1. ## Metric space proof

Problem: Let $(M, d)$ be a metric space that satisfies the Bolzano-Weierstrass Property. Also, let $A$ and $B$ be disjoint, compact subsets of $(M, d)$. $Dist(A,B)$ is defined as $inf\{d(a,b): a \in A, b \in B\}$. Show that $Dist(A,B) > 0$.

Proof:

Suppose that $Dist(A,B) = inf\{ d(a,b) : a \in A, b \in B \}$ = 0. Then either 1) $\exists a \in A, b \in B : d(a,b) = 0$ or 2) Given any positive number, there exists a point in A and a point in B whose distance apart from eachother is less than this positive number. If it is 1), then $a = b$, contradicting the disjointedness of $A$ and $B$.

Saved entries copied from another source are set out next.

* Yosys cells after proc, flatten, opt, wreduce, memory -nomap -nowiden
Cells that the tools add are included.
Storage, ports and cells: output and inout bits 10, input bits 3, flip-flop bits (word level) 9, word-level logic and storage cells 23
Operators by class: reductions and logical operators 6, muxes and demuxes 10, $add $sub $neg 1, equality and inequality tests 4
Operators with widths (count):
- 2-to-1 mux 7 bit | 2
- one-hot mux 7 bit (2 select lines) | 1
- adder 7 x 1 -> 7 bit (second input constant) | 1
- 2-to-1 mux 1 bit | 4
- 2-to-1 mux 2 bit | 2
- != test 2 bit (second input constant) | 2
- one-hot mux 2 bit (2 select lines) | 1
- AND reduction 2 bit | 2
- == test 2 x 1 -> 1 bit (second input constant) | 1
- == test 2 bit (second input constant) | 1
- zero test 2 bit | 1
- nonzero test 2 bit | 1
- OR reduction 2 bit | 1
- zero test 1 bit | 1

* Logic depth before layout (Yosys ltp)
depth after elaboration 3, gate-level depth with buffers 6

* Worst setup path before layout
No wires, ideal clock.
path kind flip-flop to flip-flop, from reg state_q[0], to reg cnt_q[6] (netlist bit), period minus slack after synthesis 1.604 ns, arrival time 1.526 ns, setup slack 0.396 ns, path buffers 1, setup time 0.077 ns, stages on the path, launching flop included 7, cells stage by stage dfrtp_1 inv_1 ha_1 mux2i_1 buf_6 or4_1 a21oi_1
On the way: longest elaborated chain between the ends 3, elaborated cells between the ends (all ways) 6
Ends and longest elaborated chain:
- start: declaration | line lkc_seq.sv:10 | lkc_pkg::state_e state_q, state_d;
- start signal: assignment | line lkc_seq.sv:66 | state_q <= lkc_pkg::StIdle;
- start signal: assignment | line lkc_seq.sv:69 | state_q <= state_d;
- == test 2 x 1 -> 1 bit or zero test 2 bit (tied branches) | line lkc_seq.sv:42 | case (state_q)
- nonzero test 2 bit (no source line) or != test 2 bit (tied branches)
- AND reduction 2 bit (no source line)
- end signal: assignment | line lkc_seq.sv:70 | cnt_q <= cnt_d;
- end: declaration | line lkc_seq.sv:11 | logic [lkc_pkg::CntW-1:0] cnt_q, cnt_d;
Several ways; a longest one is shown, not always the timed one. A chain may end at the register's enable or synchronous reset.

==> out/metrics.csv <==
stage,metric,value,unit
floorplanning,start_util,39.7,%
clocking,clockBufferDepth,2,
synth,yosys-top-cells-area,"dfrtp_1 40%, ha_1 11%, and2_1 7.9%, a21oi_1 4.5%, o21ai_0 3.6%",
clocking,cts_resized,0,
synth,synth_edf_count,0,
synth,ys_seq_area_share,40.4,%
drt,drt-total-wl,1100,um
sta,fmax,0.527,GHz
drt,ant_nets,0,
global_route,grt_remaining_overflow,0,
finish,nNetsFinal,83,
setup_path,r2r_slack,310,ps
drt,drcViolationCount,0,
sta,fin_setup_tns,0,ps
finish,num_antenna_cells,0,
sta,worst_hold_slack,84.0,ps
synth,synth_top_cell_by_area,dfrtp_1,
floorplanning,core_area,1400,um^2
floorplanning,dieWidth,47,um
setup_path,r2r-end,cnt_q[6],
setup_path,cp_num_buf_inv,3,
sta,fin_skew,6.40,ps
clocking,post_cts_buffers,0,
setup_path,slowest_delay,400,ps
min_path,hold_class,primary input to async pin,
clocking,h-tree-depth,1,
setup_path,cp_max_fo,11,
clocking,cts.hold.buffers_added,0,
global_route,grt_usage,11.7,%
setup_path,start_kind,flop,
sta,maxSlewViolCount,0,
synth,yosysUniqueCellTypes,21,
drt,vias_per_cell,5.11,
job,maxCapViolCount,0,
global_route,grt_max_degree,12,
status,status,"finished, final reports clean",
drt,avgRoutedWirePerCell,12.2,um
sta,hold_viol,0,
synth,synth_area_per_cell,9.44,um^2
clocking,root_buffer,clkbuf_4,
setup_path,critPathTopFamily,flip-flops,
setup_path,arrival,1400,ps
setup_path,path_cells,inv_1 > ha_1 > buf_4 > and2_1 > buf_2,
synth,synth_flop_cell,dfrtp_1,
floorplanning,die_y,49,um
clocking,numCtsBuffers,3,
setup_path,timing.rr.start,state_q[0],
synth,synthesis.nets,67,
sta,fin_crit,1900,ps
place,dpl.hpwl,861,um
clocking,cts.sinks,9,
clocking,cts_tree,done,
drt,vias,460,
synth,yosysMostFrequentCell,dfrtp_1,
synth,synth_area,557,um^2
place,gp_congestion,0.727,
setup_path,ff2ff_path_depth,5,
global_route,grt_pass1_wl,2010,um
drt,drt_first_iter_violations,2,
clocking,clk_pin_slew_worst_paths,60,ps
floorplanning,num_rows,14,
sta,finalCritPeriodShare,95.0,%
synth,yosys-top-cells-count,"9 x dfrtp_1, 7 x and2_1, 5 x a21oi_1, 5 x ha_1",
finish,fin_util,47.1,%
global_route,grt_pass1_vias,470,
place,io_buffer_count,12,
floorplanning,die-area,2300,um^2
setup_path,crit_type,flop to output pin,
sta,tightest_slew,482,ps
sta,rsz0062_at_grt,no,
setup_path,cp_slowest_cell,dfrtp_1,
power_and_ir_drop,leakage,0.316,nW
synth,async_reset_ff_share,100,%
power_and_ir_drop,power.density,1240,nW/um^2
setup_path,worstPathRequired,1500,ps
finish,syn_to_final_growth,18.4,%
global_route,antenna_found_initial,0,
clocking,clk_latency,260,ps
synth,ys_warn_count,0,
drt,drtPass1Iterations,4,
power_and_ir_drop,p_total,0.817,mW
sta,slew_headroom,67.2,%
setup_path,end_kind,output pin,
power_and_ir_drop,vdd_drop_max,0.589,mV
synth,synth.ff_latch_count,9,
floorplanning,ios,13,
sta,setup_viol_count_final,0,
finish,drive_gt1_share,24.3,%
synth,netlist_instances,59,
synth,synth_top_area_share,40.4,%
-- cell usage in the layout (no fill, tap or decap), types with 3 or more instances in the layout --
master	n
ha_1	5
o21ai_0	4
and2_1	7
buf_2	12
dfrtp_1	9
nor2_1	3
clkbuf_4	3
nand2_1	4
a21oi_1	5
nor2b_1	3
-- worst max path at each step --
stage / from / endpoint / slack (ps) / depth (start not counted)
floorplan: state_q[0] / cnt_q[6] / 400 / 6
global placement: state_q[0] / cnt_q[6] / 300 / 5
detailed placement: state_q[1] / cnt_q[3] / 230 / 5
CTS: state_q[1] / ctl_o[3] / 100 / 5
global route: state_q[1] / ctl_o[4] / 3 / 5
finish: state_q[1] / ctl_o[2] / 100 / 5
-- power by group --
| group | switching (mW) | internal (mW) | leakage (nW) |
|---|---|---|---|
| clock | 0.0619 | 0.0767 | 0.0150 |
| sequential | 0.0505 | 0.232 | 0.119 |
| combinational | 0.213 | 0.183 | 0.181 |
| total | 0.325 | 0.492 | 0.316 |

So assume 2). We will construct two sequences. First take the number $1$. There exists points in $A$ and $B$, let's call them $a_1$ and $b_1$, such that $d(a_1, b_1) < 1$. Now consider the number $\frac{1}{2}$. There exists points in $A$ and $B$, let's call them $a_2$ and $b_2$, such that $d(a_2, b_2) < \frac{1}{2}$. Now consider the number $\frac{1}{3}$. There are points in $A$ and $B$, let's call them $a_3$ and $b_3$, such that $d(a_3, b_3) < \frac{1}{3}$. We can continue on like this and construct two sequences, $a_n$ and $b_n$ such that $d(a_n, b_n) < \frac{1}{n}$.

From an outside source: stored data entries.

**src/rtl/lkc_pkg.sv**
```systemverilog
// Shared types and constants of the keyed entry cache.
package lkc_pkg;

  localparam int MaxEntries  = 64;
  localparam int SlotW       = $clog2(MaxEntries);
  localparam int CntW        = SlotW + 1;
  localparam int MaxKeyWords = 4;
  localparam int WordW       = 64;
  localparam int RowW        = MaxKeyWords * WordW;
  localparam int RankW       = SlotW;
  localparam int CapW        = 7;
  localparam int KwW         = 3;
  localparam int CfgW        = 7;
  localparam int CfgIdxW     = 2;
  localparam int FillW       = CntW;

  localparam logic [CapW-1:0] PromoteLimit = CapW'(64);
  localparam logic [CapW-1:0] CapReset     = CapW'(64);
  localparam logic [KwW-1:0]  KwReset      = KwW'(1);

  typedef enum logic [CfgIdxW-1:0] {
    CfgCapacity = 2'd0,
    CfgKeyWords = 2'd1
  } cfg_idx_e;

  typedef enum logic [1:0] {
    StIdle,
    StScan,
    StUpdate
  } state_e;

  typedef struct packed {
    logic [WordW-1:0] addr_word0;
    logic [WordW-1:0] addr_word1;
    logic [WordW-1:0] addr_word2;
    logic [WordW-1:0] addr_word3;
  } in_t;

  typedef struct packed {
    logic       hit;
    logic [5:0] slot;
    logic       replaced;
  } out_t;

  typedef struct packed {
    logic             clear;
    logic             rd_en;
    logic [SlotW-1:0] rd_idx;
    logic             update;
  } ctl_t;

  typedef struct packed {
    logic             found;
    logic [SlotW-1:0] hit_slot;
    logic [RankW-1:0] hit_rank;
    logic             any;
    logic [RankW-1:0] best;
    logic [SlotW-1:0] lru_slot;
    logic [SlotW-1:0] free_slot;
  } scan_res_t;

  typedef struct packed {
    logic             en;
    logic [SlotW-1:0] slot;
    logic             age_all;
    logic [RankW-1:0] limit;
    logic             fill_inc;
  } upd_t;

endpackage

```
**src/rtl/lkc_lanes.sv**
```systemverilog
// Per-entry valid bits and recency ranks, aged in parallel, plus the fill count.
module lkc_lanes (
  input  logic                                               clk_i,
  input  logic                                               rst_ni,
  input  lkc_pkg::upd_t                                      upd_i,
  output logic [lkc_pkg::MaxEntries-1:0]                     valid_o,
  output logic [lkc_pkg::MaxEntries-1:0][lkc_pkg::RankW-1:0] rank_o,
  output logic [lkc_pkg::FillW-1:0]                          fill_o
);

  logic [lkc_pkg::MaxEntries-1:0]                     valid_q, valid_d;
  logic [lkc_pkg::MaxEntries-1:0][lkc_pkg::RankW-1:0] rank_q, rank_d;
  logic [lkc_pkg::FillW-1:0]                          fill_q, fill_d;

  always_comb begin
    valid_d = valid_q;
    rank_d  = rank_q;
    fill_d  = fill_q;
    if (upd_i.en) begin
      for (int i = 0; i < lkc_pkg::MaxEntries; i++) begin
        if (valid_q[i] && (upd_i.age_all || (rank_q[i] < upd_i.limit))) begin
          rank_d[i] = rank_q[i] + lkc_pkg::RankW'(1);
        end
        if (upd_i.slot == lkc_pkg::SlotW'(i)) begin
          rank_d[i]  = '0;
          valid_d[i] = 1'b1;
        end
      end
      if (upd_i.fill_inc) begin
        fill_d = fill_q + lkc_pkg::FillW'(1);
      end
    end
  end

  always_ff @(posedge clk_i or negedge rst_ni) begin
    if (!rst_ni) begin
      valid_q <= '0;
      rank_q  <= '0;
      fill_q  <= '0;
    end else begin
      valid_q <= valid_d;
      rank_q  <= rank_d;
      fill_q  <= fill_d;
    end
  end

  assign valid_o = valid_q;
  assign rank_o  = rank_q;
  assign fill_o  = fill_q;

endmodule

```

By compactness of $A$, there is a subsequence $a_{n_k}$ of $a_n$ converging to $L \in A$. Since $d(a_{n_k}, b_{n_k}) \rightarrow 0$, then we see that the subsequence $b_{n_k}$ also approaches $L$. $B$ is closed, so this point $L$ must also lie in $B$. Thus $L \in A \cap B$, contradicting the disjointedness of $A$ and $B$.

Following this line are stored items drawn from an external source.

## src/rtl/lkc_pkg.sv

```systemverilog
// Shared types and constants of the keyed entry cache.
package lkc_pkg;

  localparam int MaxEntries  = 64;
  localparam int SlotW       = $clog2(MaxEntries);
  localparam int CntW        = SlotW + 1;
  localparam int MaxKeyWords = 4;
  localparam int WordW       = 64;
  localparam int RowW        = MaxKeyWords * WordW;
  localparam int RankW       = SlotW;
  localparam int CapW        = 7;
  localparam int KwW         = 3;
  localparam int CfgW        = 7;
  localparam int CfgIdxW     = 2;
  localparam int FillW       = CntW;

  localparam logic [CapW-1:0] PromoteLimit = CapW'(64);
  localparam logic [CapW-1:0] CapReset     = CapW'(64);
  localparam logic [KwW-1:0]  KwReset      = KwW'(1);

  typedef enum logic [CfgIdxW-1:0] {
    CfgCapacity = 2'd0,
    CfgKeyWords = 2'd1
  } cfg_idx_e;

  typedef enum logic [1:0] {
    StIdle,
    StScan,
    StUpdate
  } state_e;

  typedef struct packed {
    logic [WordW-1:0] addr_word0;
    logic [WordW-1:0] addr_word1;
    logic [WordW-1:0] addr_word2;
    logic [WordW-1:0] addr_word3;
  } in_t;

  typedef struct packed {
    logic       hit;
    logic [5:0] slot;
    logic       replaced;
  } out_t;

  typedef struct packed {
    logic             clear;
    logic             rd_en;
    logic [SlotW-1:0] rd_idx;
    logic             update;
  } ctl_t;

  typedef struct packed {
    logic             found;
    logic [SlotW-1:0] hit_slot;
    logic [RankW-1:0] hit_rank;
    logic             any;
    logic [RankW-1:0] best;
    logic [SlotW-1:0] lru_slot;
    logic [SlotW-1:0] free_slot;
  } scan_res_t;

  typedef struct packed {
    logic             en;
    logic [SlotW-1:0] slot;
    logic             age_all;
    logic [RankW-1:0] limit;
    logic             fill_inc;
  } upd_t;

endpackage

```

## src/rtl/lkc_scan.sv

```systemverilog
// Shared compare unit: matches one stored row per cycle and tracks hit, oldest and free slots.
module lkc_scan (
  input  logic                                           clk_i,
  input  logic                                           rst_ni,
  input  lkc_pkg::ctl_t                                  ctl_i,
  input  logic [lkc_pkg::RowW-1:0]                       row_i,
  input  lkc_pkg::in_t                                   key_i,
  input  logic [lkc_pkg::KwW-1:0]                        words_i,
  input  logic [lkc_pkg::MaxEntries-1:0]                 valid_i,
  input  logic [lkc_pkg::MaxEntries-1:0][lkc_pkg::RankW-1:0] rank_i,
  output lkc_pkg::scan_res_t                             res_o
);

  logic                      cmp_vld_q;
  logic [lkc_pkg::SlotW-1:0] cmp_idx_q;
  lkc_pkg::scan_res_t        res_q, res_d;
  logic                      free_found_q, free_found_d;
  logic [lkc_pkg::RowW-1:0]  key_row;
  logic                      eq;
  logic                      cur_valid;
  logic [lkc_pkg::RankW-1:0] cur_rank;

  assign key_row = {key_i.addr_word3, key_i.addr_word2, key_i.addr_word1, key_i.addr_word0};
  assign cur_valid = valid_i[cmp_idx_q];
  assign cur_rank  = rank_i[cmp_idx_q];

  always_comb begin
    eq = 1'b1;
    for (int w = 0; w < lkc_pkg::MaxKeyWords; w++) begin
      if ((lkc_pkg::KwW'(w) < words_i) &&
          (row_i[w*lkc_pkg::WordW +: lkc_pkg::WordW] !=
           key_row[w*lkc_pkg::WordW +: lkc_pkg::WordW])) begin
        eq = 1'b0;
      end
    end
  end

  always_comb begin
    res_d        = res_q;
    free_found_d = free_found_q;
    if (ctl_i.clear) begin
      res_d        = '0;
      free_found_d = 1'b0;
    end else if (cmp_vld_q) begin
      if (cur_valid) begin
        if (!res_q.found && eq) begin
          res_d.found    = 1'b1;
          res_d.hit_slot = cmp_idx_q;
          res_d.hit_rank = cur_rank;
        end
        if (!res_q.any || (cur_rank > res_q.best)) begin
          res_d.any      = 1'b1;
          res_d.best     = cur_rank;
          res_d.lru_slot = cmp_idx_q;
        end
      end else if (!free_found_q) begin
        free_found_d    = 1'b1;
        res_d.free_slot = cmp_idx_q;
      end
    end
  end

  always_ff @(posedge clk_i or negedge rst_ni) begin
    if (!rst_ni) begin
      cmp_vld_q    <= 1'b0;
      free_found_q <= 1'b0;
      res_q        <= '0;
    end else begin
      cmp_vld_q    <= ctl_i.rd_en;
      free_found_q <= free_found_d;
      res_q        <= res_d;
    end
  end

  always_ff @(posedge clk_i) begin
    cmp_idx_q <= ctl_i.rd_idx;
  end

  assign res_o = res_q;

endmodule

```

Thus $Dist(A,B) > 0$. QED.

Is this correct?

2. Originally Posted by JG89
Problem: Let $(M, d)$ be a metric space that satisfies the Bolzano-Weierstrass Property. Also, let $A$ and $B$ be disjoint, compact subsets of $(M, d)$. $Dist(A,B)$ is defined as $inf\{d(a,b): a \in A, b \in B\}$. Show that $Dist(A,B) > 0$.

Proof:

Suppose that $Dist(A,B) = inf\{ d(a,b) : a \in A, b \in B \}$ = 0. Then either 1) $\exists a \in A, b \in B : d(a,b) = 0$ or 2) Given any positive number, there exists a point in A and a point in B whose distance apart from eachother is less than this positive number. If it is 1), then $a = b$, contradicting the disjointedness of $A$ and $B$.

So assume 2). We will construct two sequences. First take the number $1$. There exists points in $A$ and $B$, let's call them $a_1$ and $b_1$, such that $d(a_1, b_1) < 1$. Now consider the number $\frac{1}{2}$. There exists points in $A$ and $B$, let's call them $a_2$ and $b_2$, such that $d(a_2, b_2) < \frac{1}{2}$. Now consider the number $\frac{1}{3}$. There are points in $A$ and $B$, let's call them $a_3$ and $b_3$, such that $d(a_3, b_3) < \frac{1}{3}$. We can continue on like this and construct two sequences, $a_n$ and $b_n$ such that $d(a_n, b_n) < \frac{1}{n}$.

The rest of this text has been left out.